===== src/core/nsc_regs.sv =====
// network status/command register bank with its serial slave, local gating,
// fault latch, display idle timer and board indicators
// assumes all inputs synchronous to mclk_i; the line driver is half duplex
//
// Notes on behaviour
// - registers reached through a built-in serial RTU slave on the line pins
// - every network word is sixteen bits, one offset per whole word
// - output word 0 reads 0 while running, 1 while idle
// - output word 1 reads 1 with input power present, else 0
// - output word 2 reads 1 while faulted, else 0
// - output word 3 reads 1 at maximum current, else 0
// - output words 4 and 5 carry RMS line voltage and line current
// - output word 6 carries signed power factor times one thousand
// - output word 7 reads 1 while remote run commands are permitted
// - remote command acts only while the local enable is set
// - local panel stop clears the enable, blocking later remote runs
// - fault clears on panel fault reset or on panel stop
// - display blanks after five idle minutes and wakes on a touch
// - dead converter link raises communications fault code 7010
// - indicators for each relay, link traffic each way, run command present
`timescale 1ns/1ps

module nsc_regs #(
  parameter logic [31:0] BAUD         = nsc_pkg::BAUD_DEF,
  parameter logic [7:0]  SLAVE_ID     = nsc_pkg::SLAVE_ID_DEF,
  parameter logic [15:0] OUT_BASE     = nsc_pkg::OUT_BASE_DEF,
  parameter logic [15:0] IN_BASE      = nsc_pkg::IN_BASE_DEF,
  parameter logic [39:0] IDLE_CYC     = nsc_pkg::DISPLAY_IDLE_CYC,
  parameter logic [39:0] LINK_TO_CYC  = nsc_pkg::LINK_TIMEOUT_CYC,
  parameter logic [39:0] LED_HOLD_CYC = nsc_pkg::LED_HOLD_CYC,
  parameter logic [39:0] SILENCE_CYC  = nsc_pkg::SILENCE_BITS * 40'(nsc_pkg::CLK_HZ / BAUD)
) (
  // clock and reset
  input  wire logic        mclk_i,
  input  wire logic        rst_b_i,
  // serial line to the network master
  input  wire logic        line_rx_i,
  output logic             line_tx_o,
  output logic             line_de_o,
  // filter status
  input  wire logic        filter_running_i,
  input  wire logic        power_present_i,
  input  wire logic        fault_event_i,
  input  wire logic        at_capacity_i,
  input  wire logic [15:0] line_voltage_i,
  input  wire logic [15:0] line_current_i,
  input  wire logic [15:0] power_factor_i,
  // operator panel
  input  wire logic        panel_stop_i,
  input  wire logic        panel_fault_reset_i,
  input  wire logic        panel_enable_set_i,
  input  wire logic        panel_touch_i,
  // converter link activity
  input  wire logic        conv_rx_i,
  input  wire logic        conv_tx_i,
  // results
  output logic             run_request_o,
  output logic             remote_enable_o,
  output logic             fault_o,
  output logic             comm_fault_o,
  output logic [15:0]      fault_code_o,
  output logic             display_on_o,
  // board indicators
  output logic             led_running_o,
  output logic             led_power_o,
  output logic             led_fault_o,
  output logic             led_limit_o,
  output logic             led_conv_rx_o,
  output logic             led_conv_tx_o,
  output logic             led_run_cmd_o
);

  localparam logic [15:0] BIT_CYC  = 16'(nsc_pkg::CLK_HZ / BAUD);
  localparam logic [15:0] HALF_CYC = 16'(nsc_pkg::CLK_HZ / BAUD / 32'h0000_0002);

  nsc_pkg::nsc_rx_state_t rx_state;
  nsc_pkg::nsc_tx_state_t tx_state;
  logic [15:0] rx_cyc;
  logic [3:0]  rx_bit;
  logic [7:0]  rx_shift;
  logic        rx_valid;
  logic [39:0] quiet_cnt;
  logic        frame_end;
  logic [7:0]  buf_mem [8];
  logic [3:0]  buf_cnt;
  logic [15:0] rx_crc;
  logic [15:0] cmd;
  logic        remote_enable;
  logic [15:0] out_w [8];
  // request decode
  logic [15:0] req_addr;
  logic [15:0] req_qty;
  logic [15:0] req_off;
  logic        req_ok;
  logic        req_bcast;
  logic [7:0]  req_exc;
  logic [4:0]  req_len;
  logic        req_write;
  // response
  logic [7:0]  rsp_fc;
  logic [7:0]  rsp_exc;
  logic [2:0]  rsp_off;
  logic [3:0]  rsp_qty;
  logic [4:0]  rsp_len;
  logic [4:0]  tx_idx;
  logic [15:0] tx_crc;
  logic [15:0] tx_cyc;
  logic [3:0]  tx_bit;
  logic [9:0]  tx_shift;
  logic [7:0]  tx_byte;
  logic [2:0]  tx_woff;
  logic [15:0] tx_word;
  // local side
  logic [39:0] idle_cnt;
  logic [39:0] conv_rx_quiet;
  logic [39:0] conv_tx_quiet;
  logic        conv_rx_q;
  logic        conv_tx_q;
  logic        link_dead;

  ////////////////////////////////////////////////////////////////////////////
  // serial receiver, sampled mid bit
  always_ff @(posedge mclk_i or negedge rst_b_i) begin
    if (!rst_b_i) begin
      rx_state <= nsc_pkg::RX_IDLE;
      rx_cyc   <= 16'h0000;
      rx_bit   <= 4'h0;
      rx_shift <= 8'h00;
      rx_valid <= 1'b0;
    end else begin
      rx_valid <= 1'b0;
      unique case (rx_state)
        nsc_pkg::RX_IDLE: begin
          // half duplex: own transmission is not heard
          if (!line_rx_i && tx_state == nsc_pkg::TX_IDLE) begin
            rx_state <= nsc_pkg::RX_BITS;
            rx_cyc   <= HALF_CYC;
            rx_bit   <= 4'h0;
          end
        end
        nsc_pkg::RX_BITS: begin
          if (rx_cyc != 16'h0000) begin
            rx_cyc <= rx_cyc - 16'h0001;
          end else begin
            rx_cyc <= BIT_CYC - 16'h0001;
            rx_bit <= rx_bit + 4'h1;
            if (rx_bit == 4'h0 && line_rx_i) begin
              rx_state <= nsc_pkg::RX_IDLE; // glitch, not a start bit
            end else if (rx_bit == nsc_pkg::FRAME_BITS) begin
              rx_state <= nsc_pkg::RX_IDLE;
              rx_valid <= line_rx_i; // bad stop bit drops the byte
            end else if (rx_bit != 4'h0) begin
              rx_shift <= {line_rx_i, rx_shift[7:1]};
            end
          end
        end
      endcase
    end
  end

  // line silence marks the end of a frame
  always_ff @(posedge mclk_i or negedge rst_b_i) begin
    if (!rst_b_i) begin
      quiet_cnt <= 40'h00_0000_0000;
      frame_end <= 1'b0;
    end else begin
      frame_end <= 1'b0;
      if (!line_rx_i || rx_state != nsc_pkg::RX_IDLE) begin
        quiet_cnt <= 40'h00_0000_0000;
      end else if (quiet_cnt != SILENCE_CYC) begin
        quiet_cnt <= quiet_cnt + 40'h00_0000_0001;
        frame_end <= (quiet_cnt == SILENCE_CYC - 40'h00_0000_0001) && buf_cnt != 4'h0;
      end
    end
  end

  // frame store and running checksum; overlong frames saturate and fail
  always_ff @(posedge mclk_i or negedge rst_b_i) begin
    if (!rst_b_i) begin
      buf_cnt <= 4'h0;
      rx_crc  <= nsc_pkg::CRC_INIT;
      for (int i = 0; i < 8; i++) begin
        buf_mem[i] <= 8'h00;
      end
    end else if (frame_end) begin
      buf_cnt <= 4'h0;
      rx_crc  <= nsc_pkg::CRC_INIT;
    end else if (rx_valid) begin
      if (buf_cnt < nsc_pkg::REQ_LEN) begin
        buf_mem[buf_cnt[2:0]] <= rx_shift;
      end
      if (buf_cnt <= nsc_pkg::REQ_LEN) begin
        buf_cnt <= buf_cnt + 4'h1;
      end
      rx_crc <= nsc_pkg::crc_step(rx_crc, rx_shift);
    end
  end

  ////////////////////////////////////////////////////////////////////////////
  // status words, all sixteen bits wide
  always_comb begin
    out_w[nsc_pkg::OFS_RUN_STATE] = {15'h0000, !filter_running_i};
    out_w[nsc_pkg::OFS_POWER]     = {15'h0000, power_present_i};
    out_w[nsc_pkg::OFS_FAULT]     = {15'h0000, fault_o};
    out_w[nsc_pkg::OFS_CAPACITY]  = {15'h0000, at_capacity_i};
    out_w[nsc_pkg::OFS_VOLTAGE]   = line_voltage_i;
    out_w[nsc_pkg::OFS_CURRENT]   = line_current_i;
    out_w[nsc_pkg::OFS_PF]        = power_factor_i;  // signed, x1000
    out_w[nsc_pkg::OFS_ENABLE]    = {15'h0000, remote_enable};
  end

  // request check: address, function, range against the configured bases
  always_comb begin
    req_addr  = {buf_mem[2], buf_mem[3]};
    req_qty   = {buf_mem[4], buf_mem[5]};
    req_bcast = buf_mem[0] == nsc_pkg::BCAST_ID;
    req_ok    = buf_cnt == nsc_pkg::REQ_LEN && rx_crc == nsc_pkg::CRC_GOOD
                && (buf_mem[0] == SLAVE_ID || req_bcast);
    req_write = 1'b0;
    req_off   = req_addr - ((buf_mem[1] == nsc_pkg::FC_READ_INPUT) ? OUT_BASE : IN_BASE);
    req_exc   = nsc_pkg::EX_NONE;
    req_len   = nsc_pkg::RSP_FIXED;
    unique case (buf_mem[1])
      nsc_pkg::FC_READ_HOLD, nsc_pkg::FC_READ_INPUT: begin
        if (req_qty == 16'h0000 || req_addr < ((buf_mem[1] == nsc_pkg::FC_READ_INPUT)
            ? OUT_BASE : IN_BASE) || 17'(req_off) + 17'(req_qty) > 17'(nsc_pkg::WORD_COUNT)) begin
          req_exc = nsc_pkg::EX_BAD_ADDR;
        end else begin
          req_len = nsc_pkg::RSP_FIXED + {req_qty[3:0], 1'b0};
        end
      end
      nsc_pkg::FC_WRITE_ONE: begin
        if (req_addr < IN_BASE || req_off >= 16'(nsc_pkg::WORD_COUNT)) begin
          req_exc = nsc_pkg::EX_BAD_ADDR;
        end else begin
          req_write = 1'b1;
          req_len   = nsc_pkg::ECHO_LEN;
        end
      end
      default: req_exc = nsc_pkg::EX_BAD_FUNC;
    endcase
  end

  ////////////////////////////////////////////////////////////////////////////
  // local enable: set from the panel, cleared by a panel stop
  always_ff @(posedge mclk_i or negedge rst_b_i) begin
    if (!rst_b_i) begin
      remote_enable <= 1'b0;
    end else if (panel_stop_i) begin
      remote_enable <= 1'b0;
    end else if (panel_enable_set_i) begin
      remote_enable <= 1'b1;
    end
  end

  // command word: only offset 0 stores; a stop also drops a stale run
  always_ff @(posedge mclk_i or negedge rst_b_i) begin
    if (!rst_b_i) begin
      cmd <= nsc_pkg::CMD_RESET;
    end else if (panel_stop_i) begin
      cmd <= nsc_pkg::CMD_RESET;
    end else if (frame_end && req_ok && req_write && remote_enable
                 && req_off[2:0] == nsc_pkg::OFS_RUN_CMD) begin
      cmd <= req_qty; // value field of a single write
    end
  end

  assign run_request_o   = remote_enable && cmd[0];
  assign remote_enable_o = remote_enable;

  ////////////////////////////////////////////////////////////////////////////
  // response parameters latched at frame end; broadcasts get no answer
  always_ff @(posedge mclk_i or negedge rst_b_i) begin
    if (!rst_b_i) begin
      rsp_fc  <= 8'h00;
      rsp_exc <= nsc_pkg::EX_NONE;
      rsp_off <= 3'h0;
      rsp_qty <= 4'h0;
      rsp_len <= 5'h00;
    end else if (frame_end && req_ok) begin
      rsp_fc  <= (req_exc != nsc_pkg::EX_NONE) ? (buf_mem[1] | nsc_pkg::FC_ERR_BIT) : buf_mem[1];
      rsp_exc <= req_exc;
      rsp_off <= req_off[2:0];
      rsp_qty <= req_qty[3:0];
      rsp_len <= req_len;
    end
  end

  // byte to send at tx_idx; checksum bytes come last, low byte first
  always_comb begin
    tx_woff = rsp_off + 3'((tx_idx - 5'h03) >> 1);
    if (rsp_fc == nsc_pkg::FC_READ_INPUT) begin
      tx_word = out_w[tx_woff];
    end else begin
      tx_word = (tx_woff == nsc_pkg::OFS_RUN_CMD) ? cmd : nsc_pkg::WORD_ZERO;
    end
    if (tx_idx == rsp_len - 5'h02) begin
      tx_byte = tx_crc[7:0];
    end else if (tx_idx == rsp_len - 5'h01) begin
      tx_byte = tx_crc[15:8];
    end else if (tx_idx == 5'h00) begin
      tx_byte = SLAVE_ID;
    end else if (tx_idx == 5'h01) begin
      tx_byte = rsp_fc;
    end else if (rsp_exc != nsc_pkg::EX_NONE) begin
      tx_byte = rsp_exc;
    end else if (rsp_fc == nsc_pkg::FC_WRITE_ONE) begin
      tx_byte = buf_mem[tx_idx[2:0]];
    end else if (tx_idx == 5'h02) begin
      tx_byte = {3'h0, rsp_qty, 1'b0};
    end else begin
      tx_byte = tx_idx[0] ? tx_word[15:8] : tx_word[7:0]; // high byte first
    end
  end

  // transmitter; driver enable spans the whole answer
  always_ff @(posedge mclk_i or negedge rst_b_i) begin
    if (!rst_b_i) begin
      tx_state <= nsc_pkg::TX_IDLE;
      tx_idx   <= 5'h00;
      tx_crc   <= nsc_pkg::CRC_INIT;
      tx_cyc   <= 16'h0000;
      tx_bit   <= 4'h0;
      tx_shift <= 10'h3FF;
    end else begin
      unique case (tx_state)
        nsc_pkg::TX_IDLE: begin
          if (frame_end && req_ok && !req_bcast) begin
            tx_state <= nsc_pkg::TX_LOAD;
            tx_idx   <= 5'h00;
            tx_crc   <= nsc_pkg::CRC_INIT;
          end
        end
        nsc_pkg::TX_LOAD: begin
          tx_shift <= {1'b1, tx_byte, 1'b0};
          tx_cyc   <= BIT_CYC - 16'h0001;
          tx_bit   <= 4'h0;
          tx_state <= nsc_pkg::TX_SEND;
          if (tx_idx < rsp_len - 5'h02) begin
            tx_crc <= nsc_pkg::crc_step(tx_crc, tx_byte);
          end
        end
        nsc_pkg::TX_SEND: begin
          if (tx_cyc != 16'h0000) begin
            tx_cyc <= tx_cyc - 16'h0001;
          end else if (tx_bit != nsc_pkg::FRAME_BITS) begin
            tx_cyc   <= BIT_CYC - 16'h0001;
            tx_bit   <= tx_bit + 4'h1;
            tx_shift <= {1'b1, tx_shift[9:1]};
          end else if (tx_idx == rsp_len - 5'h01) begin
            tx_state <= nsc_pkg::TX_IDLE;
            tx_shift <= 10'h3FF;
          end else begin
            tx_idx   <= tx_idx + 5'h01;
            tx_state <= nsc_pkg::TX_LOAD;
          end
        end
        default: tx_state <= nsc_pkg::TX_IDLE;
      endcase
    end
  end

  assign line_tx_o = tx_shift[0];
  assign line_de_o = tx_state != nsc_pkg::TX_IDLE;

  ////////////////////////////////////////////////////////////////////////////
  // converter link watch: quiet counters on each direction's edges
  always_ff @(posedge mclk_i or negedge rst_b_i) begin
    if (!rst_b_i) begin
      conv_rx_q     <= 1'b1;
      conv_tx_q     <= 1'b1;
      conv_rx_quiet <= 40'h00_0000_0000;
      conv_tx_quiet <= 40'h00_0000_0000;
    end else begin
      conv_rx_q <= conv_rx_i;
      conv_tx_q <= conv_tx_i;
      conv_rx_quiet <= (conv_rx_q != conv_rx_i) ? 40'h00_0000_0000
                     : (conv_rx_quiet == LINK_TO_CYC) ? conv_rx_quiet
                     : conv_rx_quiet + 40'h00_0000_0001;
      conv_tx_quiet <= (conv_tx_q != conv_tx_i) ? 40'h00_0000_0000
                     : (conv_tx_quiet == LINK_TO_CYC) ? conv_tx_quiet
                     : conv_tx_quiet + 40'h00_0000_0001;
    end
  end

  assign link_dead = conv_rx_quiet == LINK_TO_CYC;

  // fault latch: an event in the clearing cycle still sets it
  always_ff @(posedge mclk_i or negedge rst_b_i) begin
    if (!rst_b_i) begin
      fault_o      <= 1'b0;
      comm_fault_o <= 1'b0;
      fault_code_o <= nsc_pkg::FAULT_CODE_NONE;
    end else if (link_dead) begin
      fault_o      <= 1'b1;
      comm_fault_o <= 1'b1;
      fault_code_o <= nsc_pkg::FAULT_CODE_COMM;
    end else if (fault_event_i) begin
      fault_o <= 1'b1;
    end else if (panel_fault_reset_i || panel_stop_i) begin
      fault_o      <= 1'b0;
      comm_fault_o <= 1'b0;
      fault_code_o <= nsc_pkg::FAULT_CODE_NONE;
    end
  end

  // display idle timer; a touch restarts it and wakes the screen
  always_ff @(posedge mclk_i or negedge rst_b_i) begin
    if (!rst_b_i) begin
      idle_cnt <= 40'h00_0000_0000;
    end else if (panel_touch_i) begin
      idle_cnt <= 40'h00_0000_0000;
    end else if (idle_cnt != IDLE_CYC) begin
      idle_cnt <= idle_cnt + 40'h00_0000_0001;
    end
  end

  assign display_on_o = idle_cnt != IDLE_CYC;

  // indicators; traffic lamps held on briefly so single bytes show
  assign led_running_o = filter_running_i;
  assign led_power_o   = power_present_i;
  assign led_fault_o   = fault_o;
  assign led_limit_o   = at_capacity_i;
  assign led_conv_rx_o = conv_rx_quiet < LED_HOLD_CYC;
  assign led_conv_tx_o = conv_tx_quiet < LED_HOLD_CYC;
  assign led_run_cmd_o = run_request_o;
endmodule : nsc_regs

## TASK OBJECTIVE
Copy out the lines above word for word, stopping after the line containing "fault code 7010".

## REPLY
===== src/core/nsc_regs.sv =====
// network status/command register bank with its serial slave, local gating,
// fault latch, display idle timer and board indicators
// assumes all inputs synchronous to mclk_i; the line driver is half duplex
//
// Notes on behaviour
// - registers reached through a built-in serial RTU slave on the line pins
// - every network word is sixteen bits, one offset per whole word
// - output word 0 reads 0 while running, 1 while idle
// - output word 1 reads 1 with input power present, else 0
// - output word 2 reads 1 while faulted, else 0
// - output word 3 reads 1 at maximum current, else 0
// - output words 4 and 5 carry RMS line voltage and line current
// - output word 6 carries signed power factor times one thousand
// - output word 7 reads 1 while remote run commands are permitted
// - remote command acts only while the local enable is set
// - local panel stop clears the enable, blocking later remote runs
// - fault clears on panel fault reset or on panel stop
// - display blanks after five idle minutes and wakes on a touch
// - dead converter link raises communications fault code 7010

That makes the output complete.